*** Block opens ***

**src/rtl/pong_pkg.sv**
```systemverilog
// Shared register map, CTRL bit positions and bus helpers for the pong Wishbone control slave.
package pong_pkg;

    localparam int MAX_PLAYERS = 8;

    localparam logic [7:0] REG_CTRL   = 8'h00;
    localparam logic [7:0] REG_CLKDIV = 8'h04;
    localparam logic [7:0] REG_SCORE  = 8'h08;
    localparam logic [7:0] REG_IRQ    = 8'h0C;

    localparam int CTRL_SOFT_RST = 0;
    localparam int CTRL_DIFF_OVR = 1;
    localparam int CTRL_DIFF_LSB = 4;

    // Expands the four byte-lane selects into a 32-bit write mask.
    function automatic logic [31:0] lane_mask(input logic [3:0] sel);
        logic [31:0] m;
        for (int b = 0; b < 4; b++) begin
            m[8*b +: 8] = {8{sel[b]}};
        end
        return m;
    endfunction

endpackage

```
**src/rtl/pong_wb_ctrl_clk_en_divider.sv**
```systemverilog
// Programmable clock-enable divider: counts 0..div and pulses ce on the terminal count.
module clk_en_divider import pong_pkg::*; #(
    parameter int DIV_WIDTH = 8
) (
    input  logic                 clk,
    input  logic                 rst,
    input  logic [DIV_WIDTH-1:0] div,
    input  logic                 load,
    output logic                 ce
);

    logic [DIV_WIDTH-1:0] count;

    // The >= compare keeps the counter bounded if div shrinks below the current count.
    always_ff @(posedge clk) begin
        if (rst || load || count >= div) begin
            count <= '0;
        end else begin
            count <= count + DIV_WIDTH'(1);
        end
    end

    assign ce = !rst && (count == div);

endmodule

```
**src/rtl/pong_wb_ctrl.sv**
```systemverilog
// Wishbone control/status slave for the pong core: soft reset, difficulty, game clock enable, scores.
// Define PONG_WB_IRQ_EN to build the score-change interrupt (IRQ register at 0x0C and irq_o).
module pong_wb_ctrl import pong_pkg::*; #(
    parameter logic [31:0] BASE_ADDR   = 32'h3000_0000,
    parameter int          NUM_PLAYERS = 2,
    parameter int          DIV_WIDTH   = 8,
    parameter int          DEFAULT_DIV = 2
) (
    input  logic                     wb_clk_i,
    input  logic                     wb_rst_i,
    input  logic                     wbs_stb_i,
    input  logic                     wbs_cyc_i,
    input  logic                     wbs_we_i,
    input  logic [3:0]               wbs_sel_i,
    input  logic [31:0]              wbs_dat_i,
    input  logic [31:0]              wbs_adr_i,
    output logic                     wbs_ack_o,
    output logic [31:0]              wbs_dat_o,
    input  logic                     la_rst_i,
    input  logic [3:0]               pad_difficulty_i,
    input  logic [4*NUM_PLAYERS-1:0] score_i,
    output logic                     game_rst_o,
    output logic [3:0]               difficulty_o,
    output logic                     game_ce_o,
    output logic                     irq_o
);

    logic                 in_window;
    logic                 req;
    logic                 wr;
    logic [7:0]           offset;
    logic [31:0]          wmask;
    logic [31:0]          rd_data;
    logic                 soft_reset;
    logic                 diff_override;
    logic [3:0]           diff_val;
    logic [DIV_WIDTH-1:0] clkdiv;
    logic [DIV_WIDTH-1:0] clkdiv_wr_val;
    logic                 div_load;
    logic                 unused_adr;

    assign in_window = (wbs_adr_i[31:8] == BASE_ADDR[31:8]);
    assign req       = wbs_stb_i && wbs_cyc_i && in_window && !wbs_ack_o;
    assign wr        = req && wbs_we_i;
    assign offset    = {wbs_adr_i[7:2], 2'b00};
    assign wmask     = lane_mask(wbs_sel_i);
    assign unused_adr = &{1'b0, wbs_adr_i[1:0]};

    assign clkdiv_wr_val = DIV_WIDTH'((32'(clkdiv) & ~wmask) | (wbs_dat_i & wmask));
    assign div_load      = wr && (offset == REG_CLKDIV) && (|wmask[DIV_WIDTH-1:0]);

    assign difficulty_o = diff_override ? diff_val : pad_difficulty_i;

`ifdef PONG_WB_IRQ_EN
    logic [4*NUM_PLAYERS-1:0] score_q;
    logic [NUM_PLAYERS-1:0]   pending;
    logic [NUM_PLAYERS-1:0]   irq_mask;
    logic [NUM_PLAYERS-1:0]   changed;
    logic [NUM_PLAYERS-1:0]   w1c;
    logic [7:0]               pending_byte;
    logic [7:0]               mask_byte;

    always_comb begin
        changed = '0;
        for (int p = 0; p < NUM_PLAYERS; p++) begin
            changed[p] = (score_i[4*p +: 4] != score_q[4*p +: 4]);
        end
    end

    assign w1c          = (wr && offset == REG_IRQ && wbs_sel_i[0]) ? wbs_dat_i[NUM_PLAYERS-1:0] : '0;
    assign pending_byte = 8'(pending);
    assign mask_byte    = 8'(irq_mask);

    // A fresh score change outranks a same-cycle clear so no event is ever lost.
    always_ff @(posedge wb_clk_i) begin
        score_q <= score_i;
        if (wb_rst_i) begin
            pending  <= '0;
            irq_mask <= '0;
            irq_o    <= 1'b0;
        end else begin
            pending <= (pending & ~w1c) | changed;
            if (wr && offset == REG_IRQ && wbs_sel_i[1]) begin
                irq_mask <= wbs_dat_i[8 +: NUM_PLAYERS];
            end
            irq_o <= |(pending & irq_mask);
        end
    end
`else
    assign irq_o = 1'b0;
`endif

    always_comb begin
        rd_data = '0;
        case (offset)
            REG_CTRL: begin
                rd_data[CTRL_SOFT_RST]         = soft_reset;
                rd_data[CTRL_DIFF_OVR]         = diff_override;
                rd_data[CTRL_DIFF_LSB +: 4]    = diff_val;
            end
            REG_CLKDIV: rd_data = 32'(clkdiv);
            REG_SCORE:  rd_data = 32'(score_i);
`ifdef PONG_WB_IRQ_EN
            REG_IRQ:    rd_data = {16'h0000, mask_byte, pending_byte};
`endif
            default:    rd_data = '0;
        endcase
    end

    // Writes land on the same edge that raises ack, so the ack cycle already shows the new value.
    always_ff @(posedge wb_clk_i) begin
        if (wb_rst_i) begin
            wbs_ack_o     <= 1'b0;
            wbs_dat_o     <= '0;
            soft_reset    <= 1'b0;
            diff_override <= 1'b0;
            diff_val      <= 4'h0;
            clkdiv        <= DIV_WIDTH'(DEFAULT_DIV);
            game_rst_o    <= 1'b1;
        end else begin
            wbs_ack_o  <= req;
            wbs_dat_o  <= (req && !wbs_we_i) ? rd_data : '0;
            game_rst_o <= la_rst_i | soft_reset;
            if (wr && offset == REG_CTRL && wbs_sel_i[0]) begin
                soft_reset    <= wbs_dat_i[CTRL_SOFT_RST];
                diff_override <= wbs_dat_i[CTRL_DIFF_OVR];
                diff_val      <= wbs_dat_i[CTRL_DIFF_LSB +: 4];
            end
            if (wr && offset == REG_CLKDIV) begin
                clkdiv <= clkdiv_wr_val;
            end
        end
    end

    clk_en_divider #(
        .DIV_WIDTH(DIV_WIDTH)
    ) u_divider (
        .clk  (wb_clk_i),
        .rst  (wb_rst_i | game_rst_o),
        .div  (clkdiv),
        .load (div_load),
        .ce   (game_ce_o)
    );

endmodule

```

*** Block closes ***
*** Block opens ***

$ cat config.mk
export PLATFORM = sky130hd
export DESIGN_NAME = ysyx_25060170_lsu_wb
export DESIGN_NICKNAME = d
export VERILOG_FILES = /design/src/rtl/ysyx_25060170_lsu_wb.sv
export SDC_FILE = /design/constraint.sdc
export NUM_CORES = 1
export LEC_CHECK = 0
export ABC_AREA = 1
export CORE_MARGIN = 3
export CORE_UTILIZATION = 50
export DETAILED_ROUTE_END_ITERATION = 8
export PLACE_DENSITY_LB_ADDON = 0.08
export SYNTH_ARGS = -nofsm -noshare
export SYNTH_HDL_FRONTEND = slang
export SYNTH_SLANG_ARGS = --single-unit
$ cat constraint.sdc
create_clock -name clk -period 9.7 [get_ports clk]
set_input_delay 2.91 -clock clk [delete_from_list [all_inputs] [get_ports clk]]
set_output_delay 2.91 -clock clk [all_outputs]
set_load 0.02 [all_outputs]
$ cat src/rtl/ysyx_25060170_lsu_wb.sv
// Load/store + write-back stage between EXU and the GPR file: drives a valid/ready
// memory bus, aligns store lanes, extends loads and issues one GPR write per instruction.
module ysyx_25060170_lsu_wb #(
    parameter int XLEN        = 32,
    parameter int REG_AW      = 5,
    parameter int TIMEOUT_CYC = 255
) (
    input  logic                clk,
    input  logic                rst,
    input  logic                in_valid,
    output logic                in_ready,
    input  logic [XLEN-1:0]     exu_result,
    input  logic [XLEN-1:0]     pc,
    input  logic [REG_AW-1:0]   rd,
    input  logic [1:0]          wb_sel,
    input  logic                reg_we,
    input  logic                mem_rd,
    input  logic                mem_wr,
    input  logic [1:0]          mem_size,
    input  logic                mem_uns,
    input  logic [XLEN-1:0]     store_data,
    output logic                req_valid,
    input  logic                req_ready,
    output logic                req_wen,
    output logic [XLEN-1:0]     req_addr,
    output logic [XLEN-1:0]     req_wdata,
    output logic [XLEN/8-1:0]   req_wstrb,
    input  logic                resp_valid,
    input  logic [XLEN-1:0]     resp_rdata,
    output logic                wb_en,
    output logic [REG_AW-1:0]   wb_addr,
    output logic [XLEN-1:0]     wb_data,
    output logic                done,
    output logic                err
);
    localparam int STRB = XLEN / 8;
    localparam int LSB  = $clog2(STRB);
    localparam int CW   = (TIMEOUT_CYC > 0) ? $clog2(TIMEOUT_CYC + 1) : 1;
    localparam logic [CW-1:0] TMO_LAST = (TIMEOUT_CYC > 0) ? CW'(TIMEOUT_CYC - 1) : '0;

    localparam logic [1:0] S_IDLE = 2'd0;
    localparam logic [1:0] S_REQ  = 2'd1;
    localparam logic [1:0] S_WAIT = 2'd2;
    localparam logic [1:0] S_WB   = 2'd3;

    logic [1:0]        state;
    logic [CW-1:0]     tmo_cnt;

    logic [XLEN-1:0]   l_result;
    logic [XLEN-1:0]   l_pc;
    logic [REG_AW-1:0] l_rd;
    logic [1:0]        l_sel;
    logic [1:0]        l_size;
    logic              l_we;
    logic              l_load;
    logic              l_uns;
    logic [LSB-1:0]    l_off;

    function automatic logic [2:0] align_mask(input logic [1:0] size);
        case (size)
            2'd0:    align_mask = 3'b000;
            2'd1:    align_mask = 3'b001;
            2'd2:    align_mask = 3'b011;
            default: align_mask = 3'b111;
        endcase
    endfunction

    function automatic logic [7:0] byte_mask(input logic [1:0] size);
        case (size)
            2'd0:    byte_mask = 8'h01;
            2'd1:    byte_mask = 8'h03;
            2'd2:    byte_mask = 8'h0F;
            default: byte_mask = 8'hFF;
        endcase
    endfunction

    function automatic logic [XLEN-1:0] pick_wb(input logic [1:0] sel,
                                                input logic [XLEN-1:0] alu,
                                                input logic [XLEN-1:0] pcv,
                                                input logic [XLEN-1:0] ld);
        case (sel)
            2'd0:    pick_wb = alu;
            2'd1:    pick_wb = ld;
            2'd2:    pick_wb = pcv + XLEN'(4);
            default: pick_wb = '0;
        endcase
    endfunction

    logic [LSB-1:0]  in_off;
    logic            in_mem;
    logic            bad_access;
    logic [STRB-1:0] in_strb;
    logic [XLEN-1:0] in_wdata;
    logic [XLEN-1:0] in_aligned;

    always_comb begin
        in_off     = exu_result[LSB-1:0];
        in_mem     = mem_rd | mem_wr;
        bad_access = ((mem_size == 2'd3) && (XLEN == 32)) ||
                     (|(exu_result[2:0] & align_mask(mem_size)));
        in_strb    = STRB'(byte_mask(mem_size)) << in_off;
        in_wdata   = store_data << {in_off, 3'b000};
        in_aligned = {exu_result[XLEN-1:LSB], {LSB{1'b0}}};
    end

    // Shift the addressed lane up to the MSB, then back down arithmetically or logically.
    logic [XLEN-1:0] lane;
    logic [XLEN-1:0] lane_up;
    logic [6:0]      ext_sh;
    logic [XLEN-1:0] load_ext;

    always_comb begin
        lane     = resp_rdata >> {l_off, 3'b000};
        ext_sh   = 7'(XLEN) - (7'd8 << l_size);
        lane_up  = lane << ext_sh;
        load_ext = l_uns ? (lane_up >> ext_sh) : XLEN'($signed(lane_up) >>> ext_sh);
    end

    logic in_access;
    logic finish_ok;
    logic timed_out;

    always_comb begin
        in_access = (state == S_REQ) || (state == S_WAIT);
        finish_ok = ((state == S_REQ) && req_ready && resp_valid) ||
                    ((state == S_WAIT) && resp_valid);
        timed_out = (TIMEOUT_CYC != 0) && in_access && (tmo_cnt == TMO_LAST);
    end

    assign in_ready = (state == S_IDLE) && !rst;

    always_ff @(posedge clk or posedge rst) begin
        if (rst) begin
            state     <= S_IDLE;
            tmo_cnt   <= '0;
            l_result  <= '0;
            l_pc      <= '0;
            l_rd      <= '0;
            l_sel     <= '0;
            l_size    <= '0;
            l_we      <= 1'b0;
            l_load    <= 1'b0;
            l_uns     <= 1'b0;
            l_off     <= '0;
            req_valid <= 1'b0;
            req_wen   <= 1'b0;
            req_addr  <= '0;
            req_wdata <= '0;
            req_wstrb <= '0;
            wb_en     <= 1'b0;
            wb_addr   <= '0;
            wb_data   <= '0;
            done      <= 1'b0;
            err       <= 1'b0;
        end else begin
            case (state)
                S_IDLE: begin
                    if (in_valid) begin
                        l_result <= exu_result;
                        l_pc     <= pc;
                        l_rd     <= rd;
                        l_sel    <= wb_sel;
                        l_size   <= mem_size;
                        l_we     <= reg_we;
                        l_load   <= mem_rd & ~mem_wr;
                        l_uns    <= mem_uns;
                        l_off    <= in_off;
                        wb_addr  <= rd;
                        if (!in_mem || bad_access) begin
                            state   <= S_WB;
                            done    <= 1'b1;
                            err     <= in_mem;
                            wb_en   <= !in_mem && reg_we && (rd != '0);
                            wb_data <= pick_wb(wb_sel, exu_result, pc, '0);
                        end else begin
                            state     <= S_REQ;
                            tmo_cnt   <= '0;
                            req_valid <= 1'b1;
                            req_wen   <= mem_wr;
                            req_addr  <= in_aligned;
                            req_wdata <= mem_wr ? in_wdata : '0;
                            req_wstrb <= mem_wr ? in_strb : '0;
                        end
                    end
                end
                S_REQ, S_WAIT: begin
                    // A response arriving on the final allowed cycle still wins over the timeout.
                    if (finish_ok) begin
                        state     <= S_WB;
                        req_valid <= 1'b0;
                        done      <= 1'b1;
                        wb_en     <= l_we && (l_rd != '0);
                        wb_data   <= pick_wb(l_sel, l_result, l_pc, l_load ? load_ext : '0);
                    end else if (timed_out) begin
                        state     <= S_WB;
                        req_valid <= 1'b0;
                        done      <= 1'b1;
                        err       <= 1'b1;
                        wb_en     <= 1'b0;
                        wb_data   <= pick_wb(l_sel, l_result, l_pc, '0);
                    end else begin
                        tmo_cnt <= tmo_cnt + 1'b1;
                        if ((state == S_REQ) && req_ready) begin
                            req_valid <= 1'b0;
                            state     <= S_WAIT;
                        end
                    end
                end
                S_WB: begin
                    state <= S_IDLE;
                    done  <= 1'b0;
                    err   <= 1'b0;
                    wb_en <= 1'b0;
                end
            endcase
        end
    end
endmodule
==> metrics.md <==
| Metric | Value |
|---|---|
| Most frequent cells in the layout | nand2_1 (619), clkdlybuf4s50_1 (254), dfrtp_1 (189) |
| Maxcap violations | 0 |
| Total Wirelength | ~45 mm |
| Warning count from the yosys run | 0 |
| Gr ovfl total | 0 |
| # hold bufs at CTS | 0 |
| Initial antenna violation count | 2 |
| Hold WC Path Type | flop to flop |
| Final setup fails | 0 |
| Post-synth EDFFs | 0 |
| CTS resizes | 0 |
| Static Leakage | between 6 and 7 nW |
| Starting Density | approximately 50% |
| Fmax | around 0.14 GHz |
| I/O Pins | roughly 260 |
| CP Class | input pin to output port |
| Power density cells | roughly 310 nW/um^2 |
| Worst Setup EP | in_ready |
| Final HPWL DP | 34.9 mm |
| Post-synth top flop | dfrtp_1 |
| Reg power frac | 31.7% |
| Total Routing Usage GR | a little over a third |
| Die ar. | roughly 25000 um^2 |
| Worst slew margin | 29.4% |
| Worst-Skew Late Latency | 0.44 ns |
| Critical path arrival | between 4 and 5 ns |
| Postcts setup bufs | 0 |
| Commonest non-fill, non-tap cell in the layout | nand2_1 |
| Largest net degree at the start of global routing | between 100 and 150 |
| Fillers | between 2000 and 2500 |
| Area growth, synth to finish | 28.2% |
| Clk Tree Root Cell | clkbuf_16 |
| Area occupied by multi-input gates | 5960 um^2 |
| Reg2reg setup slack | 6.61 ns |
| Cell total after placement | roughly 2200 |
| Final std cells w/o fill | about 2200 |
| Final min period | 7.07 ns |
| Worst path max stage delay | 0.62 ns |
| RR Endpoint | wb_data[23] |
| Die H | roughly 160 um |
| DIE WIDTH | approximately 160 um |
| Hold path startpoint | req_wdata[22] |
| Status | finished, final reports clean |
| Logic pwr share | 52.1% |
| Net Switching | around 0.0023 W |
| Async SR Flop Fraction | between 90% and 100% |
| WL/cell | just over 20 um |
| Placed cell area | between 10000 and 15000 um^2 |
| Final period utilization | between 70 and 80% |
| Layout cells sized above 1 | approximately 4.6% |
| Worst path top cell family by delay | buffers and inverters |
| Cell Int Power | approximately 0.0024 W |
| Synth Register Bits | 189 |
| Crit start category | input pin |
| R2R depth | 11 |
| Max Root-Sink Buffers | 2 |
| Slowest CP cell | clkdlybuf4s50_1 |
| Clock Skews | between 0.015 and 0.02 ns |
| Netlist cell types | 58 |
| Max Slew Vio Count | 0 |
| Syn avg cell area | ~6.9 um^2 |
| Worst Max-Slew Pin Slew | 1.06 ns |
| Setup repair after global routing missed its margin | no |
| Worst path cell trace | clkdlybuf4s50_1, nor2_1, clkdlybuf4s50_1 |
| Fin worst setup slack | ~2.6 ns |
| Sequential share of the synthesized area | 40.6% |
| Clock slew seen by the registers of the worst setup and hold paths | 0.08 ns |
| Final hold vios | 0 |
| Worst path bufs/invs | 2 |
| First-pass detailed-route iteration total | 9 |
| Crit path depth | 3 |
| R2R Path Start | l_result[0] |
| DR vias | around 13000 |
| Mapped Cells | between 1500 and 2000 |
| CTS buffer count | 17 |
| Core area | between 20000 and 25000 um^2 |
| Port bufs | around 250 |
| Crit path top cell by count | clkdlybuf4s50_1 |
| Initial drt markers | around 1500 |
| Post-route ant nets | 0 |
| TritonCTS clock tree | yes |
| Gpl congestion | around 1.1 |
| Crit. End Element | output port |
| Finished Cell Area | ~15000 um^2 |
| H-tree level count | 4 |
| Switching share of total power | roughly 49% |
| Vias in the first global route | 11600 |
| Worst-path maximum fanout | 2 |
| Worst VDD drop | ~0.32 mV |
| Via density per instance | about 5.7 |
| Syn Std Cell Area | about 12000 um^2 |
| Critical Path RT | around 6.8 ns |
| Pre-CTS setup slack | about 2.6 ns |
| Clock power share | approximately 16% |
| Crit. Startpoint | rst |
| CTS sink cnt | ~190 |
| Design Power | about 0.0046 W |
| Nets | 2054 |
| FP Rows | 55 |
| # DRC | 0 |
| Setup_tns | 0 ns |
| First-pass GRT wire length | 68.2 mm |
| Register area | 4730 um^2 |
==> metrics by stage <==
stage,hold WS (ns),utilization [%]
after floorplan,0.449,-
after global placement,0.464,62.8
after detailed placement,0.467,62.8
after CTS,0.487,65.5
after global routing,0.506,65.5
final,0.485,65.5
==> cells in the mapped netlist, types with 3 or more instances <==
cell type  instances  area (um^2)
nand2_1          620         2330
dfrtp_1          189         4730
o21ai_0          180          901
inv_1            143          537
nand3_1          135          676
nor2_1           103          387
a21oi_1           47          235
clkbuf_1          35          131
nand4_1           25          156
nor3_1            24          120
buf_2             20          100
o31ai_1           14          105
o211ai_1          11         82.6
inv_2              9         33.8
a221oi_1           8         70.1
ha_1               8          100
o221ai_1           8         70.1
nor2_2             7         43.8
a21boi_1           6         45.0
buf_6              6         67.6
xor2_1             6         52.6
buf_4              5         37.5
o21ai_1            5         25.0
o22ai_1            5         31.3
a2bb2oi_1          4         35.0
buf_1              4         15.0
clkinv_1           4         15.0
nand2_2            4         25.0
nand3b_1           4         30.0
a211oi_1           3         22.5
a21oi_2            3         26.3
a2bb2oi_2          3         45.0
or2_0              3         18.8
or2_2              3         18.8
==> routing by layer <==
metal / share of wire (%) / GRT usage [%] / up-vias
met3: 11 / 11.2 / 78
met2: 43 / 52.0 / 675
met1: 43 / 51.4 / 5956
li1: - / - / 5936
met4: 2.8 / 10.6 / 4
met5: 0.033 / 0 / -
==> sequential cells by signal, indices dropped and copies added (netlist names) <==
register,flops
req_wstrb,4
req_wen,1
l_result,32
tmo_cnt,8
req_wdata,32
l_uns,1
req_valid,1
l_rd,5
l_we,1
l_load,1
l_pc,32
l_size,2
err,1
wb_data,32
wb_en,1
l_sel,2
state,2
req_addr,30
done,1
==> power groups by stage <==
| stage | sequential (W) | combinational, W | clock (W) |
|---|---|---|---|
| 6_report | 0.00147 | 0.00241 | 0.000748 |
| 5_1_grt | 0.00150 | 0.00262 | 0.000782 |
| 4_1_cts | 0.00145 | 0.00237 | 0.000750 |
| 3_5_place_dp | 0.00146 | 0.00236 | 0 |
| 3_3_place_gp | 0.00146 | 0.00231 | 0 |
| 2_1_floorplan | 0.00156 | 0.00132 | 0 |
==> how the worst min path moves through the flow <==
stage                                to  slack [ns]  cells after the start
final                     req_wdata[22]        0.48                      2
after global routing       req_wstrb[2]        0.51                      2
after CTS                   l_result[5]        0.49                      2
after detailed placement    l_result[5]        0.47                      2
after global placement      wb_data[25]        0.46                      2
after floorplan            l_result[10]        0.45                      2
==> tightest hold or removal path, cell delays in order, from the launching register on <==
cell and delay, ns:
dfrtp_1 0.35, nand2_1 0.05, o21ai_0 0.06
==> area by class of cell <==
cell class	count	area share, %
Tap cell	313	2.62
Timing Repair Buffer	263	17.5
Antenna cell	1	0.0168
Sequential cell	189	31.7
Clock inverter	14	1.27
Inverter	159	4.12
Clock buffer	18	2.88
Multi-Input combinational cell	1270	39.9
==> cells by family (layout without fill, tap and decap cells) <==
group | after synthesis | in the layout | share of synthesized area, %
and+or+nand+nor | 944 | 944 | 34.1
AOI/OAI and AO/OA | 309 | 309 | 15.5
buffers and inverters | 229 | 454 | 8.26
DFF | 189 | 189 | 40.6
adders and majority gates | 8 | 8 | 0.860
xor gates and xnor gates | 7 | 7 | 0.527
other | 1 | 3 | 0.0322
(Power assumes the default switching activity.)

*** Block closes ***

Copy every line from the material in which the word "import" can be found.

module clk_en_divider import pong_pkg::*; #(
module pong_wb_ctrl import pong_pkg::*; #(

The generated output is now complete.